CFD simulations of wind flow and pollutant dispersion in a street canyon with traffic flow: Comparison between RANS and LES

The dispersion of traffic pollutants in street canyons takes place under the joint influence of the urban morphology and traffic-induced air motions. Computational fluid dynamics (CFD) are increasingly used to explore air quality problems in cities, however, numerical setup guidance for studies considering moving traffics remains missing. This study presents a systematic evaluation and comparison of steady Reynolds-averaged Navier-Stokes (RANS) and large-eddy simulation (LES) in reproducing the wind flow and pollutant dispersion in a street canyon under traffic flow using the quasi-steady method.
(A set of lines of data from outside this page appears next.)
File: src/rtl/nco_phase_accumulator.sv
// ---------------------------------------------------------------------------
// nco_phase_accumulator
//
// Phase accumulator for the NCO. It integrates a tuning word once per audio
// sample strobe and presents the accumulator MSBs as the phase word for the
// quarter-wave sine lookup. It also supports note gating, hard sync and an
// exponential glide (portamento) between tuning words.
//
// Ports:
//   clk          system clock (rising edge)
//   rst_n        asynchronous active-low reset
//   sample_en    one-cycle strobe at the audio sample rate
//   tw_in        new tuning word (phase increment), ACC_WIDTH bits
//   tw_valid     tw_in valid
//   tw_ready     block can accept a tuning word (no word pending)
//   glide_en     1 = glide to the new tuning word, 0 = jump to it
//   gate         note on/off, sampled on sample_en
//   sync         hard-sync request, held internally until the next strobe
//   phase        phase word, PHASE_WIDTH MSBs of the accumulator
//   phase_valid  one-cycle pulse, phase updated (one clk after sample_en)
//   wrap         one-cycle pulse, accumulator overflowed on this update
// ---------------------------------------------------------------------------
module nco_phase_accumulator #(
    parameter int ACC_WIDTH   = 24,
    parameter int PHASE_WIDTH = 8,
    parameter int GLIDE_SHIFT = 4
) (
    input  logic                   clk,
    input  logic                   rst_n,
    input  logic                   sample_en,
    input  logic [ACC_WIDTH-1:0]   tw_in,
    input  logic                   tw_valid,
    output logic                   tw_ready,
    input  logic                   glide_en,
    input  logic                   gate,
    input  logic                   sync,
    output logic [PHASE_WIDTH-1:0] phase,
    output logic                   phase_valid,
    output logic                   wrap
);

    typedef enum logic [1:0] {
        ST_IDLE  = 2'd0,
        ST_RUN   = 2'd1,
        ST_GLIDE = 2'd2
    } state_t;

    // Registered state
    state_t                 state_reg;
    logic [ACC_WIDTH-1:0]   acc_reg;
    logic [ACC_WIDTH-1:0]   cur_tw_reg;
    logic [ACC_WIDTH-1:0]   tgt_tw_reg;
    logic                   pending_reg;
    logic                   sync_latch_reg;
    logic [PHASE_WIDTH-1:0] phase_reg;
    logic                   phase_valid_reg;
    logic                   wrap_reg;

    // Next-state values, only committed on sample_en
    state_t                 state_next;
    logic [ACC_WIDTH-1:0]   acc_next;
    logic [ACC_WIDTH-1:0]   cur_tw_next;
    logic                   wrap_next;

    // Datapath helpers
    logic                   tw_accept;
    logic                   sync_hit;
    logic                   tgt_above;
    logic [ACC_WIDTH-1:0]   glide_diff;
    logic [ACC_WIDTH-1:0]   glide_shifted;
    logic [ACC_WIDTH-1:0]   glide_step;
    logic [ACC_WIDTH-1:0]   glide_cur;
    logic [ACC_WIDTH:0]     acc_sum;

    assign tw_ready    = !pending_reg;
    assign tw_accept   = tw_valid && !pending_reg;
    // A sync arriving on the strobe cycle itself still counts for that strobe.
    assign sync_hit    = sync_latch_reg || sync;

    assign phase       = phase_reg;
    assign phase_valid = phase_valid_reg;
    assign wrap        = wrap_reg;

    // Glide step: distance scaled down, never below 1 so the glide always
    // terminates. The step never exceeds the distance, so it cannot overshoot.
    assign tgt_above     = tgt_tw_reg > cur_tw_reg;
    assign glide_diff    = tgt_above ? (tgt_tw_reg - cur_tw_reg) : (cur_tw_reg - tgt_tw_reg);
    assign glide_shifted = glide_diff >> GLIDE_SHIFT;
    assign glide_step    = (glide_shifted == '0) ? ACC_WIDTH'(1) : glide_shifted;
    assign glide_cur     = tgt_above ? (cur_tw_reg + glide_step) : (cur_tw_reg - glide_step);

    // Accumulate with the tuning word as it stood before this strobe's update;
    // the extra MSB is the carry that drives wrap.
    assign acc_sum = {1'b0, acc_reg} + {1'b0, cur_tw_reg};

    always_comb begin
        acc_next    = acc_reg;
        cur_tw_next = cur_tw_reg;
        state_next  = state_reg;
        wrap_next   = 1'b0;

        if (!gate) begin
            // Note off overrides everything: park in IDLE with a cleared
            // accumulator. A pending jump still lands so the next note-on
            // starts at the requested pitch.
            state_next = ST_IDLE;
            acc_next   = '0;
            if (pending_reg && !glide_en) begin
                cur_tw_next = tgt_tw_reg;
            end
        end else begin
            // Tuning word update
            if (pending_reg) begin
                if (glide_en) begin
                    // Entering (or retargeting) a glide; tuning word holds
                    // on this strobe and starts moving on the next one.
                    state_next = ST_GLIDE;
                end else begin
                    cur_tw_next = tgt_tw_reg;
                    state_next  = ST_RUN;
                end
            end else if (state_reg == ST_GLIDE) begin
                if (glide_diff == '0) begin
                    state_next = ST_RUN;
                end else begin
                    cur_tw_next = glide_cur;
                    if (glide_cur == tgt_tw_reg) begin
                        state_next = ST_RUN;
                    end
                end
            end else begin
                // RUN stays RUN; IDLE with gate high is a note-on.
                state_next = ST_RUN;
            end

            // Accumulator update; IDLE already holds acc=0, so a note-on
            // strobe naturally starts from zero and adds on the same strobe.
            if (sync_hit) begin
                acc_next = '0;
            end else begin
                acc_next  = acc_sum[ACC_WIDTH-1:0];
                wrap_next = acc_sum[ACC_WIDTH];
            end
        end
    end

    always_ff @(posedge clk or negedge rst_n) begin
        if (!rst_n) begin
            state_reg       <= ST_IDLE;
            acc_reg         <= '0;
            cur_tw_reg      <= '0;
            tgt_tw_reg      <= '0;
            pending_reg     <= 1'b0;
            sync_latch_reg  <= 1'b0;
            phase_reg       <= '0;
            phase_valid_reg <= 1'b0;
            wrap_reg        <= 1'b0;
        end else begin
            phase_valid_reg <= sample_en;
            wrap_reg        <= sample_en && wrap_next;

            if (sample_en) begin
                state_reg      <= state_next;
                acc_reg        <= acc_next;
                cur_tw_reg     <= cur_tw_next;
                phase_reg      <= acc_next[ACC_WIDTH-1 -: PHASE_WIDTH];
                sync_latch_reg <= 1'b0;
                pending_reg    <= 1'b0;
            end else if (sync) begin
                sync_latch_reg <= 1'b1;
            end

            // Accepting on a strobe cycle (only possible with nothing
            // pending) leaves the new word pending for the next strobe.
            if (tw_accept) begin
                tgt_tw_reg  <= tw_in;
                pending_reg <= 1'b1;
            end
        end
    end

endmodule
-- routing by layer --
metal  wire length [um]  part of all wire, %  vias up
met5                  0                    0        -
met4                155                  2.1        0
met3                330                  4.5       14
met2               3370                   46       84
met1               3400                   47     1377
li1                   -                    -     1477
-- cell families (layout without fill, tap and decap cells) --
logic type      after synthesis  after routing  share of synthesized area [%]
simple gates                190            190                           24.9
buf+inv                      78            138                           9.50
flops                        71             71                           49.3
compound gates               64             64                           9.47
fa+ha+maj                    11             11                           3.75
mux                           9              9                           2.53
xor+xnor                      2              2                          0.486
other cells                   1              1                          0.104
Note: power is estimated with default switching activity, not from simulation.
===== src/rtl/mem_arbiter.sv =====
// mem_arbiter: shares one single-port memory between instruction fetch and load/store traffic
module mem_arbiter #(
    parameter int ADDR_W          = 6,
    parameter int DATA_W          = 32,
    parameter int MAX_DATA_STREAK = 4
) (
    input  logic              clk,
    input  logic              reset,
    input  logic              fetch_req,
    input  logic [ADDR_W-1:0] fetch_addr,
    output logic              fetch_valid,
    output logic [DATA_W-1:0] fetch_data,
    input  logic              data_req,
    input  logic              data_write,
    input  logic [ADDR_W-1:0] data_addr,
    input  logic [DATA_W-1:0] data_wdata,
    output logic              data_valid,
    output logic [DATA_W-1:0] data_rdata,
    output logic              stall,
    output logic              mem_en,
    output logic              mem_we,
    output logic [ADDR_W-1:0] mem_addr,
    output logic [DATA_W-1:0] mem_wdata,
    input  logic [DATA_W-1:0] mem_rdata,
    output logic [15:0]       fetch_grants,
    output logic [15:0]       data_grants
);
    typedef enum logic [1:0] {IDLE, FETCH_WAIT, DATA_WAIT} state_t;
    state_t     state;
    logic [3:0] streak;
    logic       store_q;
    logic       idle;
    logic       grant_data;
    logic       grant_fetch;
    assign idle        = state == IDLE && !reset;
    assign grant_data  = idle && data_req && !(fetch_req && streak == 4'(MAX_DATA_STREAK));
    assign grant_fetch = idle && fetch_req && !grant_data;
    // memory request from the winner and response steering; reset suppresses grants and valid pulses
    always_comb begin
        mem_en      = grant_data || grant_fetch;
        mem_we      = grant_data && data_write;
        mem_addr    = grant_data ? data_addr : grant_fetch ? fetch_addr : '0;
        mem_wdata   = mem_we ? data_wdata : '0;
        fetch_valid = state == FETCH_WAIT && !reset;
        data_valid  = state == DATA_WAIT && !reset;
        fetch_data  = fetch_valid ? mem_rdata : '0;
        data_rdata  = data_valid && !store_q ? mem_rdata : '0;
        stall       = (fetch_req && !fetch_valid) || (data_req && !data_valid);
    end
    // FSM, anti-starvation streak and saturating grant counters
    always_ff @(posedge clk) begin
        if (reset) begin
            state        <= IDLE;
            streak       <= '0;
            store_q      <= 1'b0;
            fetch_grants <= '0;
            data_grants  <= '0;
        end else begin
            state        <= grant_data ? DATA_WAIT : grant_fetch ? FETCH_WAIT : IDLE;
            streak       <= grant_fetch ? '0 : (grant_data && fetch_req) ? streak + 4'd1 : streak;
            store_q      <= grant_data ? data_write : store_q;
            fetch_grants <= fetch_grants + 16'(grant_fetch && fetch_grants != 16'hFFFF);
            data_grants  <= data_grants + 16'(grant_data && data_grants != 16'hFFFF);
        end
    end
endmodule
The RANS simulations are performed with five turbulence models, and the standard k-epsilon (SKE) turbulence model is found to yield the best agreement with the wind-tunnel data. The LES simulation with the wall-adapting local eddy-viscosity subgrid-scale model outperforms all RANS models in simulating the mean velocity and mean pollutant concentration, and can accurately predict the turbulent velocity. The counter-gradient turbulent mass flux captured by LES reveals that the gradient-diffusion hypothesis used in steady RANS fails in the regions near moving traffics, which strongly affects the predicted mean concentration. The findings of this study can support future CFD studies on pollutant dispersion in urban environments.